**EXERCISE REQUIREMENTS**:
Your output should be the lines of the entries below, exactly, from the first one through the line that holds "inverters | 540 | 2030 | 6.21".

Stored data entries
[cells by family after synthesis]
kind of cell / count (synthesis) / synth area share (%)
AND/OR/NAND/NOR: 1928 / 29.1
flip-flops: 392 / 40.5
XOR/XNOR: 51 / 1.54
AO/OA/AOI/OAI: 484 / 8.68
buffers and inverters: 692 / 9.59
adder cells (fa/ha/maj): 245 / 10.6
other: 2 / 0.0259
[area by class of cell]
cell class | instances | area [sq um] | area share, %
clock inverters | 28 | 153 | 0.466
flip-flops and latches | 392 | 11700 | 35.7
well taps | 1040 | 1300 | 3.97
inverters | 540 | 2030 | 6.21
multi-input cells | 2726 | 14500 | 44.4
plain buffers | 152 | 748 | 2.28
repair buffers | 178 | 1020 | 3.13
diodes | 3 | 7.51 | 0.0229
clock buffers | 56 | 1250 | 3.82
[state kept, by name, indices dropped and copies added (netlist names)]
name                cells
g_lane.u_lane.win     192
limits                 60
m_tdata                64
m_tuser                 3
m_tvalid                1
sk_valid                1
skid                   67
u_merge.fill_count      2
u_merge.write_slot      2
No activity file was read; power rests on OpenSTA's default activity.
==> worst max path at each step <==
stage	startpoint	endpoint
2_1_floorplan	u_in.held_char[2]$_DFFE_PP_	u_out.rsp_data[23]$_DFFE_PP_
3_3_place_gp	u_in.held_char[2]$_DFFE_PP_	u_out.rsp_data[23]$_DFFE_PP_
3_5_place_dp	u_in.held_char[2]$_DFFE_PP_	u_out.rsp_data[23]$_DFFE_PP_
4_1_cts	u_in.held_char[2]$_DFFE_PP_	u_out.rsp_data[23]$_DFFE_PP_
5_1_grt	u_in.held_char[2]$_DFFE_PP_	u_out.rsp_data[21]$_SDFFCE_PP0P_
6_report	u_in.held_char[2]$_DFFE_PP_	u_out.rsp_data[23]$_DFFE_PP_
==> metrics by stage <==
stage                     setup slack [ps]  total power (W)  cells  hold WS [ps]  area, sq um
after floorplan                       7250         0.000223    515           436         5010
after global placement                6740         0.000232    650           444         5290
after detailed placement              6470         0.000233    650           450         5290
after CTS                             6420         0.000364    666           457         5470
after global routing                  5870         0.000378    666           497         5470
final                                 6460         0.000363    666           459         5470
<file path="src/hw/rtl/lesf_pkg.sv">
// ----------------------------------------------------------------------------
// lesf_pkg
// Shared widths, constants and types of the largest empty square finder.
// ----------------------------------------------------------------------------
package lesf_pkg;

    localparam int MAX_COLS = 1024;
    localparam int MAX_ROWS = 1024;

    localparam int COL_W  = $clog2(MAX_COLS);
    localparam int ROW_W  = $clog2(MAX_ROWS);
    localparam int SIZE_W = 11;
    localparam int DIM_W  = 11;
    localparam int CHAR_W = 8;
    localparam int ADDR_W = 1;

    localparam logic [CHAR_W-1:0] FREE_CHAR = 8'h2E;

    localparam logic [ADDR_W-1:0] REG_GRID_ROWS = 1'b0;
    localparam logic [ADDR_W-1:0] REG_GRID_COLS = 1'b1;

    typedef struct packed {
        logic [SIZE_W-1:0] size;
        logic [ROW_W-1:0]  row;
        logic [COL_W-1:0]  col;
    } square_t;

    typedef struct packed {
        logic    valid;
        square_t square;
    } result_push_t;

    typedef struct packed {
        logic [1:0] count;
        logic       pop;
    } outbuf_status_t;

endpackage

</file>
<file path="src/hw/rtl/lesf_out_buf.sv">
// ----------------------------------------------------------------------------
// lesf_out_buf
// Two-entry result queue between the scan pipeline and the output channel.
// ----------------------------------------------------------------------------
module lesf_out_buf
    import lesf_pkg::*;
(
    input  logic           clk,
    input  logic           rst_n,
    input  result_push_t   push,
    input  logic           out_ready,
    output logic           out_valid,
    output square_t        out_square,
    output outbuf_status_t status
);

    square_t    slot_reg [2];
    logic [1:0] count_reg;
    logic [1:0] count_next;
    logic       wr_ptr_reg;
    logic       rd_ptr_reg;
    logic       pop;

    assign out_valid  = (count_reg != 2'd0);
    assign out_square = slot_reg[rd_ptr_reg];
    assign pop        = out_valid && out_ready;

    always_comb
    begin
        count_next = count_reg;
        if (push.valid && !pop)
            count_next = count_reg + 2'd1;
        else if (!push.valid && pop)
            count_next = count_reg - 2'd1;
    end

    always_ff @(posedge clk or negedge rst_n)
    begin
        if (!rst_n)
        begin
            count_reg  <= 2'd0;
            wr_ptr_reg <= 1'b0;
            rd_ptr_reg <= 1'b0;
        end
        else
        begin
            count_reg <= count_next;
            if (push.valid)
                wr_ptr_reg <= ~wr_ptr_reg;
            if (pop)
                rd_ptr_reg <= ~rd_ptr_reg;
        end
    end

    always_ff @(posedge clk)
    begin
        if (push.valid)
        begin
            slot_reg[wr_ptr_reg] <= push.square;
        end
    end

    assign status.count = count_reg;
    assign status.pop   = pop;

endmodule

</file>
<file path="config.mk">
export PLATFORM = sky130hd
export DESIGN_NAME = lesf_out_buf
export DESIGN_NICKNAME = d
export VERILOG_FILES = /design/src/hw/rtl/lesf_pkg.sv /design/src/hw/rtl/lesf_out_buf.sv
export SDC_FILE = /design/constraint.sdc
export NUM_CORES = 1
export LEC_CHECK = 0
export ABC_AREA = 1
export BUFFER_PORTS_ARGS = -buffer_cell sky130_fd_sc_hd__buf_2
export CAP_MARGIN = 20
export CORE_AREA = 2 2 72 74
export CTS_CLUSTER_SIZE = 14
export DETAILED_ROUTE_END_ITERATION = 7
export DIE_AREA = 0 0 74 76
export GPL_ROUTABILITY_DRIVEN = 0
export HOLD_SLACK_MARGIN = 0.03
export PLACE_DENSITY_LB_ADDON = 0.05
export REMOVE_ABC_BUFFERS = 1
export SYNTH_ARGS = -nofsm -noshare
export SYNTH_HDL_FRONTEND = slang
export SYNTH_SLANG_ARGS = --single-unit
</file>
<file path="constraint.sdc">
create_clock -name clk -period 5.7 [get_ports clk]
set_input_delay 0.285 -clock clk [delete_from_list [all_inputs] [get_ports clk]]
set_output_delay 0.285 -clock clk [all_outputs]
set_load 0.02 [all_outputs]
</file>
---- Word level (Yosys, flattened, before mapping) ----
Memories as Yosys holds them, arrays and structs flattened.
Index checks and enable logic that the tools add are counted.
storage, ports and cells
  bits in registers ....................... 4
  latch bits .............................. 0
  RAM bits ................................ 62
  ROM bits ................................ 0
  bits of input ports ..................... 35
  output and inout bits ................... 35
  memories ................................ 1
cells by class
  add/subtract/negate cells ............... 2
  multipliers ............................. 0
  div/mod/pow operators ................... 0
  order comparisons ....................... 0
  eq/ne operators ......................... 0
  shift-type cells ........................ 0
  multiplexer cells ....................... 4
  bitwise operators ....................... 2
  reductions and logical operators ........ 7
memories
  name      depth  bits a word  read ports  clocked after Yosys merged registers in  write ports  RTL line            text
  slot_reg  2      31           1           0                                        1            lesf_out_buf.sv:17  square_t slot_reg [2];
operators by type and width
  operator               count
  $mux W2                2
  $reduce_bool A2 Y1     2
  $logic_and A1 B1 Y1    3
  $add A2 B1 Y2 const B  1
  $logic_not A1 Y1       2
  $mux W1                2
  $not A1 Y1             2
  $sub A2 B1 Y2 const B  1

---- Logic depth before layout (Yosys ltp) ----
  depth in word-level cells ............... 5
  depth in mapped cells ................... 9
  depth with buffers taken out ............ 9

---- Worst setup path before layout ----
OpenSTA, ideal clock, no wires.
  path type ............................... register to register
  start ................................... reg wr_ptr_reg
  end ..................................... mem slot_reg[0][0] (netlist bit), enable pin
  arrival time ............................ 1.724 ns
  required time ........................... 5.280 ns
  path slack .............................. 3.557 ns
  cell stages (with the launch flop) ...... 2
  path buffers ............................ 0
  clock period less this slack ............ 2.143 ns
  cells stage by stage .................... dfrtp_1 -> nor2_1
RTL lines
  what                    RTL line            text
  from (decl)             lesf_out_buf.sv:20  logic wr_ptr_reg;
  from (signal assigned)  lesf_out_buf.sv:49  wr_ptr_reg <= ~wr_ptr_reg;
  to (decl)               lesf_out_buf.sv:17
Straight into the memory's write port.

==> report_table.html <==
<table>
<tr><th>Metric</th><th>Value</th></tr>
<tr><th colspan="2">Run status</th></tr>
<tr><td>Result of the run</td><td>finished clean</td></tr>
<tr><th colspan="2">Clocking</th></tr>
<tr><td>Post-CTS setup buffer count</td><td>0</td></tr>
<tr><td>TritonCTS clock tree</td><td>built</td></tr>
<tr><td>Worst-Skew Late Latency</td><td>330 ps</td></tr>
<tr><td>Count of clock tree sinks</td><td>between 60 and 70</td></tr>
<tr><td>CTS buffer count</td><td>9</td></tr>
<tr><td>Post-cts gate resize count</td><td>0</td></tr>
<tr><td>Clock root cell</td><td>sky130_fd_sc_hd__clkbuf_8</td></tr>
<tr><td>Clock Path Buffers</td><td>2</td></tr>
<tr><td>Number of levels in the clock H-tree</td><td>3</td></tr>
<tr><td>Clock transition at the registers of the reported paths</td><td>about 70 ps</td></tr>
<tr><th colspan="2">Timing</th></tr>
<tr><td>Setup repair after global routing missed its margin</td><td>false</td></tr>
<tr><td>Worst-case headroom to the max-slew limit</td><td>40.00%</td></tr>
<tr><td>Actual transition at the worst max-transition pin</td><td>897.9 ps</td></tr>
<tr><td>Pins over their slew limit</td><td>0</td></tr>
<tr><td>Final hold vios</td><td>0</td></tr>
<tr><td>Final Hold Slack</td><td>133.6 ps</td></tr>
<tr><td>Final period utilization</td><td>36.01%</td></tr>
<tr><td>Fin worst setup slack</td><td>3647 ps</td></tr>
<tr><td>Clock period minus worst slack</td><td>2053 ps</td></tr>
<tr><td>Total Negative Setup Slacks</td><td>0 ps</td></tr>
<tr><td>Achievable frequency</td><td>around 0.49 GHz</td></tr>
<tr><td>Setup-failing EPs final</td><td>0</td></tr>
<tr><td>Worst clock skew</td><td>about 4.4 ps</td></tr>
<tr><th colspan="2">Worst setup path</th></tr>
<tr><td>Setup crit start</td><td>rd_ptr_reg</td></tr>
<tr><td>Critical Setup Path Class</td><td>flip-flop to primary output</td></tr>
<tr><td>Critical path data arrival time</td><td>1770 ps</td></tr>
<tr><td>Reg-to-reg critical path startpoint</td><td>wr_ptr_reg</td></tr>
<tr><td>Worst path required time</td><td>5410 ps</td></tr>
<tr><td>CP endpoint kind</td><td>primary output</td></tr>
<tr><td>Maximum fanout encountered on the critical timing path</td><td>32</td></tr>
<tr><td>Crit path launch type</td><td>flip-flop</td></tr>
<tr><th colspan="2">Drt</th></tr>
<tr><td>DRC violation total after the first TritonRoute iteration</td><td>71</td></tr>
<tr><td>Pre-antenna DRT Iters</td><td>4</td></tr>
<tr><td>Remaining DRCs</td><td>0</td></tr>
<tr><td>Routed vias/inst</td><td>4.500</td></tr>
<tr><td>Number of routed nets with antenna violations</td><td>0</td></tr>
<tr><td>Vias post-DR</td><td>between 1500 and 2000</td></tr>
<tr><td>Total detailed-routing wirelength</td><td>4079 um</td></tr>
<tr><td>Routed WL per cell</td><td>12.00 um</td></tr>
<tr><th colspan="2">Synthesis</th></tr>
<tr><td>Post-Synthesis Cells</td><td>191</td></tr>
<tr><td>Number of flip-flops and latches in the synthesized netlist</td><td>66</td></tr>
<tr><td>Synth warnings</td><td>0</td></tr>
<tr><td>Post-synthesis sequential area ratio</td><td>roughly three quarters</td></tr>
<tr><td>Unique masters post-synth</td><td>18</td></tr>
<tr><td>Post-Synthesis Cell Area</td><td>0.002571 mm2</td></tr>
<tr><td>Avg Synthesized Cell Area</td><td>13.46 um2</td></tr>
<tr><th colspan="2">Pwr</th></tr>
<tr><td>Final total power</td><td>approximately 1.7 mW</td></tr>
<tr><td>Pwr per Cell Area</td><td>534.9 mW/mm2</td></tr>
<tr><td>Leakage power summed over all cells</td><td>1.394 nW</td></tr>
<tr><td>IR Drop Worst-Case VDD</td><td>0.3119 mV</td></tr>
<tr><th colspan="2">Global route</th></tr>
<tr><td>Pin count of the biggest net entering global routing</td><td>33</td></tr>
<tr><td>Antenna violations before repair</td><td>0</td></tr>
<tr><td>Global-route wire length before repair</td><td>6506 um</td></tr>
<tr><td>Remaining global-route overflow</td><td>0</td></tr>
<tr><td>Combined global-route utilization of all metal layers</td><td>16.15%</td></tr>
<tr><td>Number of global-route vias before repair</td><td>1454</td></tr>
<tr><th colspan="2">Cells and area</th></tr>
<tr><td>Net total in the final layout</td><td>302</td></tr>
<tr><td>Final cell count without fillers</td><td>340</td></tr>
<tr><td>Most common library cell in the layout ignoring fill and taps</td><td>sky130_fd_sc_hd__nand2_1</td></tr>
<tr><td>Ratio of cells with drive above 1 in the final layout</td><td>37.41%</td></tr>
<tr><td>Commonest cells after routing, fill and taps aside</td><td>sky130_fd_sc_hd__nand2_1, sky130_fd_sc_hd__buf_2, sky130_fd_sc_hd__edfxtp_1, sky130_fd_sc_hd__nand2_2, sky130_fd_sc_hd__clkbuf_8</td></tr>
<tr><td>Layout overhead on the synthesized area</td><td>22.58%</td></tr>
<tr><td>Final antenna diode count</td><td>0</td></tr>
<tr><td>Max reg flops</td><td>62</td></tr>
<tr><th colspan="2">Die</th></tr>
<tr><td>Number of core rows</td><td>26</td></tr>
<tr><td>Die H</td><td>76 um</td></tr>
<tr><td>Placeable core region</td><td>a little under 0.005 mm2</td></tr>
<tr><td>Die width</td><td>around 74 um</td></tr>
<tr><td>Total Die Area</td><td>0.005624 mm2</td></tr>
<tr><td>Initial core utilization</td><td>52.34%</td></tr>
<tr><td>I/O pins</td><td>70</td></tr>
<tr><th colspan="2">Place</th></tr>
<tr><td>Worst setup slack before clock tree synthesis</td><td>around 4000 ps</td></tr>
<tr><td>Number of cells after detailed placement</td><td>around 320</td></tr>
<tr><td>Sum of net half-perimeters after detailed placement</td><td>2587 um</td></tr>
<tr><td>Port bufs</td><td>69</td></tr>
<tr><th colspan="2">Min path</th></tr>
<tr><td>Type of the worst min-delay path</td><td>primary input to flip-flop</td></tr>
<tr><td>Worst hold start</td><td>push[8]</td></tr>
<tr><th colspan="2">Flow run</th></tr>
<tr><td>Max-capacitance violation count</td><td>0</td></tr>
</table>
==> Yosys cell counts <==
library cell,n,area (um2)
sky130_fd_sc_hd__xnor2_1,1,8.760
sky130_fd_sc_hd__edfxtp_1,62,1862
sky130_fd_sc_hd__inv_2,2,7.510
sky130_fd_sc_hd__inv_1,5,18.77
sky130_fd_sc_hd__dfrtp_1,4,100.1
sky130_fd_sc_hd__nor2_1,1,3.750
sky130_fd_sc_hd__nand2_1,91,341.6
sky130_fd_sc_hd__nand3_1,1,5.000
sky130_fd_sc_hd__buf_12,1,20.02
sky130_fd_sc_hd__nand2_2,10,62.56
sky130_fd_sc_hd__clkbuf_8,2,27.53
sky130_fd_sc_hd__inv_8,1,11.26
sky130_fd_sc_hd__ha_1,1,12.51
sky130_fd_sc_hd__xor2_1,1,8.760
sky130_fd_sc_hd__nand4_1,1,6.260
sky130_fd_sc_hd__buf_4,1,7.510
sky130_fd_sc_hd__buf_6,4,45.04
sky130_fd_sc_hd__nand2_4,2,22.52
==> worst max-delay path, stage by stage (launching register included) <==
cell and delay (ps):
sky130_fd_sc_hd__dfrtp_1 770, sky130_fd_sc_hd__buf_8 250, sky130_fd_sc_hd__inv_8 110, sky130_fd_sc_hd__nand2_1 80, sky130_fd_sc_hd__nand2_1 60, sky130_fd_sc_hd__buf_2 160
==> metal layers <==
layer	track usage, %	vias to the layer above	share of wire [%]	wire, um
met2	25.18	50	48	1967
li1	-	781	-	-
met4	10.18	0	3.1	127
met3	4.762	11	5.4	221
met5	0	-	0	0
met1	19.28	688	43	1764
==> path summary, 6_finish.rpt <==
path                                  endpoint  slack, ps  cells past startpoint
worst min register to register    count_reg[1]        500                      2
worst min-delay path            slot_reg[1][8]        130                      1
min in group asynchronous         count_reg[0]        280                      2
worst max register to register  slot_reg[0][9]       4160                      1
max in group asynchronous           rd_ptr_reg       5290                      2
worst max-delay path            out_square[11]       3650                      5
==> report_power, final <==
part	total (mW)	internal (mW)	switching [mW]
combinational	0.581	0.179	0.402
clock	0.406	0.243	0.163
sequential	0.699	0.647	0.0520
==> cell type report <==
type / count / area [um2]
Fill cell: 386 / 1760
Timing Repair Buffer: 72 / 377.9
Sequential cell: 66 / 1962
Clock inverter: 5 / 80.08
Tap cell: 70 / 87.58
Multi-Input combinational cell: 109 / 479.2
Inverter: 8 / 37.54
Clock buffer: 10 / 127.6
==> cells by family (layout without fill, tap and decap cells) <==
group / count (synthesis) / after routing / synth area share (%)
fa+ha+maj: 1 / 1 / 0.4865
buf+inv: 16 / 95 / 5.353
xor+xnor: 2 / 2 / 0.6814
simple gates: 106 / 106 / 17.18
flops: 66 / 66 / 76.30
==> stage by stage <==
stage          utilization [%]  cell area, um2
6_report                 64.16            3152
5_1_grt                  64.16            3152
4_1_cts                  64.16            3152
3_5_place_dp             59.73            2934
3_3_place_gp             59.42            2919
2_1_floorplan                -            2471
==> what timing repair did <==
item,in CTS,in global routing
endpoints found under the hold margin,4,0
endpoints found under the setup margin,0,0
hold buffers,1,0
(Power assumes the default switching activity.)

**EXERCISE RESPONSE**:
[cells by family after synthesis]
kind of cell / count (synthesis) / synth area share (%)
AND/OR/NAND/NOR: 1928 / 29.1
flip-flops: 392 / 40.5
XOR/XNOR: 51 / 1.54
AO/OA/AOI/OAI: 484 / 8.68
buffers and inverters: 692 / 9.59
adder cells (fa/ha/maj): 245 / 10.6
other: 2 / 0.0259
[area by class of cell]
cell class | instances | area [sq um] | area share, %
clock inverters | 28 | 153 | 0.466
flip-flops and latches | 392 | 11700 | 35.7
well taps | 1040 | 1300 | 3.97
inverters | 540 | 2030 | 6.21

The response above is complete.